Is there hyperbole in his book?
Providers are business people so I suppose they have ot make a case.

As a public sector sort I have nothing to sell.
I don't know any providers.
I am only really familiar with other public sector workers and researchers.

saintlyjimjams · 01/04/2012 10:27

There were times when table top work worked well for ds1. And times when it really really didn't work for him. But I felt there was an expectation that he had to change to fit the program, rather than the other way round. Which with hindsight was how it should be.
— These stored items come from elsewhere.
--- config.mk ---
export PLATFORM = sky130hd
export DESIGN_NAME = pe_row_sequencer
export DESIGN_NICKNAME = d
export VERILOG_FILES = /design/src/rtl/pe_row_sequencer.sv
export SDC_FILE = /design/constraint.sdc
export NUM_CORES = 1
export LEC_CHECK = 0
export CELL_PAD_IN_SITES_DETAIL_PLACEMENT = 0
export CELL_PAD_IN_SITES_GLOBAL_PLACEMENT = 1
export CORE_AREA = 4 4 161 163
export DETAILED_ROUTE_END_ITERATION = 8
export DIE_AREA = 0 0 165 167
export GPL_TIMING_DRIVEN = 0
export PLACE_DENSITY_LB_ADDON = 0.2
export RECOVER_POWER = 50
export SLEW_MARGIN = 10
export SYNTH_ARGS = -nofsm -noshare
export SYNTH_HDL_FRONTEND = slang
export SYNTH_SLANG_ARGS = --single-unit
--- constraint.sdc ---
create_clock -name clk -period 5.3 [get_ports clk]
set_input_delay 1.06 -clock clk [delete_from_list [all_inputs] [get_ports clk]]
set_output_delay 1.06 -clock clk [all_outputs]
set_load 0.01 [all_outputs]
--- src/rtl/pe_row_sequencer.sv ---
// pe_row_sequencer: scratchpad and control stage for one PE MAC.
// Loads a filter row and an ifmap row, then steps the external MAC through a
// 1-D row convolution, accumulating each output onto a psum from the PE above.
module pe_row_sequencer #(
    parameter int unsigned DATA_WIDTH  = 16,
    parameter int unsigned PSUM_WIDTH  = 32,
    parameter int unsigned KERNEL_SIZE = 3,
    parameter int unsigned IFMAP_LEN   = 8
) (
    input  logic                  clk,
    input  logic                  reset,
    input  logic                  start,
    input  logic                  reuse_w,
    input  logic [DATA_WIDTH-1:0] w_data,
    input  logic                  w_valid,
    output logic                  w_ready,
    input  logic [DATA_WIDTH-1:0] act_data,
    input  logic                  act_valid,
    output logic                  act_ready,
    input  logic [DATA_WIDTH-1:0] psum_in_data,
    input  logic                  psum_in_valid,
    output logic                  psum_in_ready,
    output logic [DATA_WIDTH-1:0] psum_out_data,
    output logic                  psum_out_valid,
    input  logic                  psum_out_ready,
    output logic [DATA_WIDTH-1:0] mac_a,
    output logic [DATA_WIDTH-1:0] mac_w,
    output logic [DATA_WIDTH-1:0] mac_sum,
    output logic                  mac_en,
    input  logic [PSUM_WIDTH-1:0] mac_out,
    output logic                  done,
    output logic                  weights_valid
);

    localparam int unsigned NUM_OUT = IFMAP_LEN - KERNEL_SIZE + 1;
    localparam int unsigned KW      = (KERNEL_SIZE > 1) ? $clog2(KERNEL_SIZE) : 1;
    localparam int unsigned LW      = (IFMAP_LEN > 1) ? $clog2(IFMAP_LEN) : 1;

    typedef enum logic [2:0] {
        S_IDLE,
        S_LOAD_W,
        S_LOAD_A,
        S_WAIT_P,
        S_COMPUTE,
        S_DRAIN,
        S_OUTPUT
    } state_e;

    state_e                state_q;
    logic [KW-1:0]         w_cnt_q;
    logic [LW-1:0]         a_cnt_q;
    logic [LW-1:0]         j_q;
    logic [KW-1:0]         k_q;
    logic                  w_ready_q;
    logic                  act_ready_q;
    logic                  psum_in_ready_q;
    logic                  psum_out_valid_q;
    logic [DATA_WIDTH-1:0] psum_out_data_q;
    logic [DATA_WIDTH-1:0] mac_a_q;
    logic [DATA_WIDTH-1:0] mac_w_q;
    logic [DATA_WIDTH-1:0] mac_sum_q;
    logic                  mac_en_q;
    logic                  done_q;
    logic                  weights_valid_q;

    logic [DATA_WIDTH-1:0] w_spad [KERNEL_SIZE];
    logic [DATA_WIDTH-1:0] a_spad [IFMAP_LEN];

    // Upper MAC result bits are intentionally dropped (sums wrap at DATA_WIDTH).
    logic unused_mac_hi;
    assign unused_mac_hi = ^mac_out[PSUM_WIDTH-1:DATA_WIDTH];

    // Scratchpad writes; contents need no reset.
    always_ff @(posedge clk) begin
        if (w_ready_q && w_valid) begin
            w_spad[w_cnt_q] <= w_data;
        end
        if (act_ready_q && act_valid) begin
            a_spad[a_cnt_q] <= act_data;
        end
    end

    // Row sequencer FSM with registered handshake and MAC control outputs.
    always_ff @(posedge clk) begin
        if (reset) begin
            state_q          <= S_IDLE;
            w_cnt_q          <= '0;
            a_cnt_q          <= '0;
            j_q              <= '0;
            k_q              <= '0;
            w_ready_q        <= 1'b0;
            act_ready_q      <= 1'b0;
            psum_in_ready_q  <= 1'b0;
            psum_out_valid_q <= 1'b0;
            psum_out_data_q  <= '0;
            mac_a_q          <= '0;
            mac_w_q          <= '0;
            mac_sum_q        <= '0;
            mac_en_q         <= 1'b0;
            done_q           <= 1'b0;
            weights_valid_q  <= 1'b0;
        end else begin
            done_q <= 1'b0;
            case (state_q)
                S_IDLE: begin
                    if (start) begin
                        if (reuse_w && weights_valid_q) begin
                            state_q     <= S_LOAD_A;
                            act_ready_q <= 1'b1;
                            a_cnt_q     <= '0;
                        end else begin
                            state_q         <= S_LOAD_W;
                            w_ready_q       <= 1'b1;
                            w_cnt_q         <= '0;
                            weights_valid_q <= 1'b0;
                        end
                    end
                end
                S_LOAD_W: begin
                    if (w_valid) begin
                        if (w_cnt_q == KW'(KERNEL_SIZE - 1)) begin
                            weights_valid_q <= 1'b1;
                            w_ready_q       <= 1'b0;
                            act_ready_q     <= 1'b1;
                            a_cnt_q         <= '0;
                            state_q         <= S_LOAD_A;
                        end else begin
                            w_cnt_q <= w_cnt_q + KW'(1);
                        end
                    end
                end
                S_LOAD_A: begin
                    if (act_valid) begin
                        if (a_cnt_q == LW'(IFMAP_LEN - 1)) begin
                            act_ready_q     <= 1'b0;
                            psum_in_ready_q <= 1'b1;
                            j_q             <= '0;
                            state_q         <= S_WAIT_P;
                        end else begin
                            a_cnt_q <= a_cnt_q + LW'(1);
                        end
                    end
                end
                S_WAIT_P: begin
                    // First tap is presented on the cycle after the psum arrives.
                    if (psum_in_valid) begin
                        psum_in_ready_q <= 1'b0;
                        mac_sum_q       <= psum_in_data;
                        mac_a_q         <= a_spad[j_q];
                        mac_w_q         <= w_spad[0];
                        mac_en_q        <= 1'b1;
                        k_q             <= '0;
                        state_q         <= S_COMPUTE;
                    end
                end
                S_COMPUTE: begin
                    // Capture the sum actually presented so it holds once mac_en drops.
                    mac_sum_q <= mac_sum;
                    if (k_q == KW'(KERNEL_SIZE - 1)) begin
                        mac_en_q <= 1'b0;
                        state_q  <= S_DRAIN;
                    end else begin
                        k_q     <= k_q + KW'(1);
                        mac_a_q <= a_spad[j_q + LW'(k_q) + LW'(1)];
                        mac_w_q <= w_spad[k_q + KW'(1)];
                    end
                end
                S_DRAIN: begin
                    psum_out_data_q  <= mac_out[DATA_WIDTH-1:0];
                    psum_out_valid_q <= 1'b1;
                    state_q          <= S_OUTPUT;
                end
                S_OUTPUT: begin
                    if (psum_out_ready) begin
                        psum_out_valid_q <= 1'b0;
                        if (j_q == LW'(NUM_OUT - 1)) begin
                            done_q  <= 1'b1;
                            state_q <= S_IDLE;
                        end else begin
                            j_q             <= j_q + LW'(1);
                            psum_in_ready_q <= 1'b1;
                            state_q         <= S_WAIT_P;
                        end
                    end
                end
                default: begin
                    state_q <= S_IDLE;
                end
            endcase
        end
    end

    // Chained taks take the previous MAC result straight from the MAC register.
    assign mac_sum = (state_q == S_COMPUTE && k_q != '0) ? mac_out[DATA_WIDTH-1:0] : mac_sum_q;

    assign w_ready        = w_ready_q;
    assign act_ready      = act_ready_q;
    assign psum_in_ready  = psum_in_ready_q;
    assign psum_out_valid = psum_out_valid_q;
    assign psum_out_data  = psum_out_data_q;
    assign mac_a          = mac_a_q;
    assign mac_w          = mac_w_q;
    assign mac_en         = mac_en_q;
    assign done           = done_q;
    assign weights_valid  = weights_valid_q;

endmodule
I also think there are issues with consultants (not confined to ABA) where you can end up handing over your expertise about your child to someone else. But that very much depends on the consultant/professional and how individual they are in their approach to each child. I have met some great ones, and some not so great. For us it's important because ds1 is quite an unusual child. Severely autistic, but very sociable, very cheeky, who constantly cracks jokes, - with strange motor planning problems. Huge gap between receptive and expressive language largely due to his severe apraxia (although that is narrowing rapidly now he has his talker). Anyway long ramble, but we found that if people had a 'severely autistic' program they used and didn't adjust much between children it was fairly hopeless for ds1. Now I tend to think there is no-one alive who understands ds1 as I do, so I prefer to work very much in partnership with people, rather than with someone supposedly the expert above me. Hope that makes sense! It took me a long time to get that confidence although looking back it was really relevant right from the beginning, and I ended up doing things that felt wrong (and were wrong) because a consultant told me to.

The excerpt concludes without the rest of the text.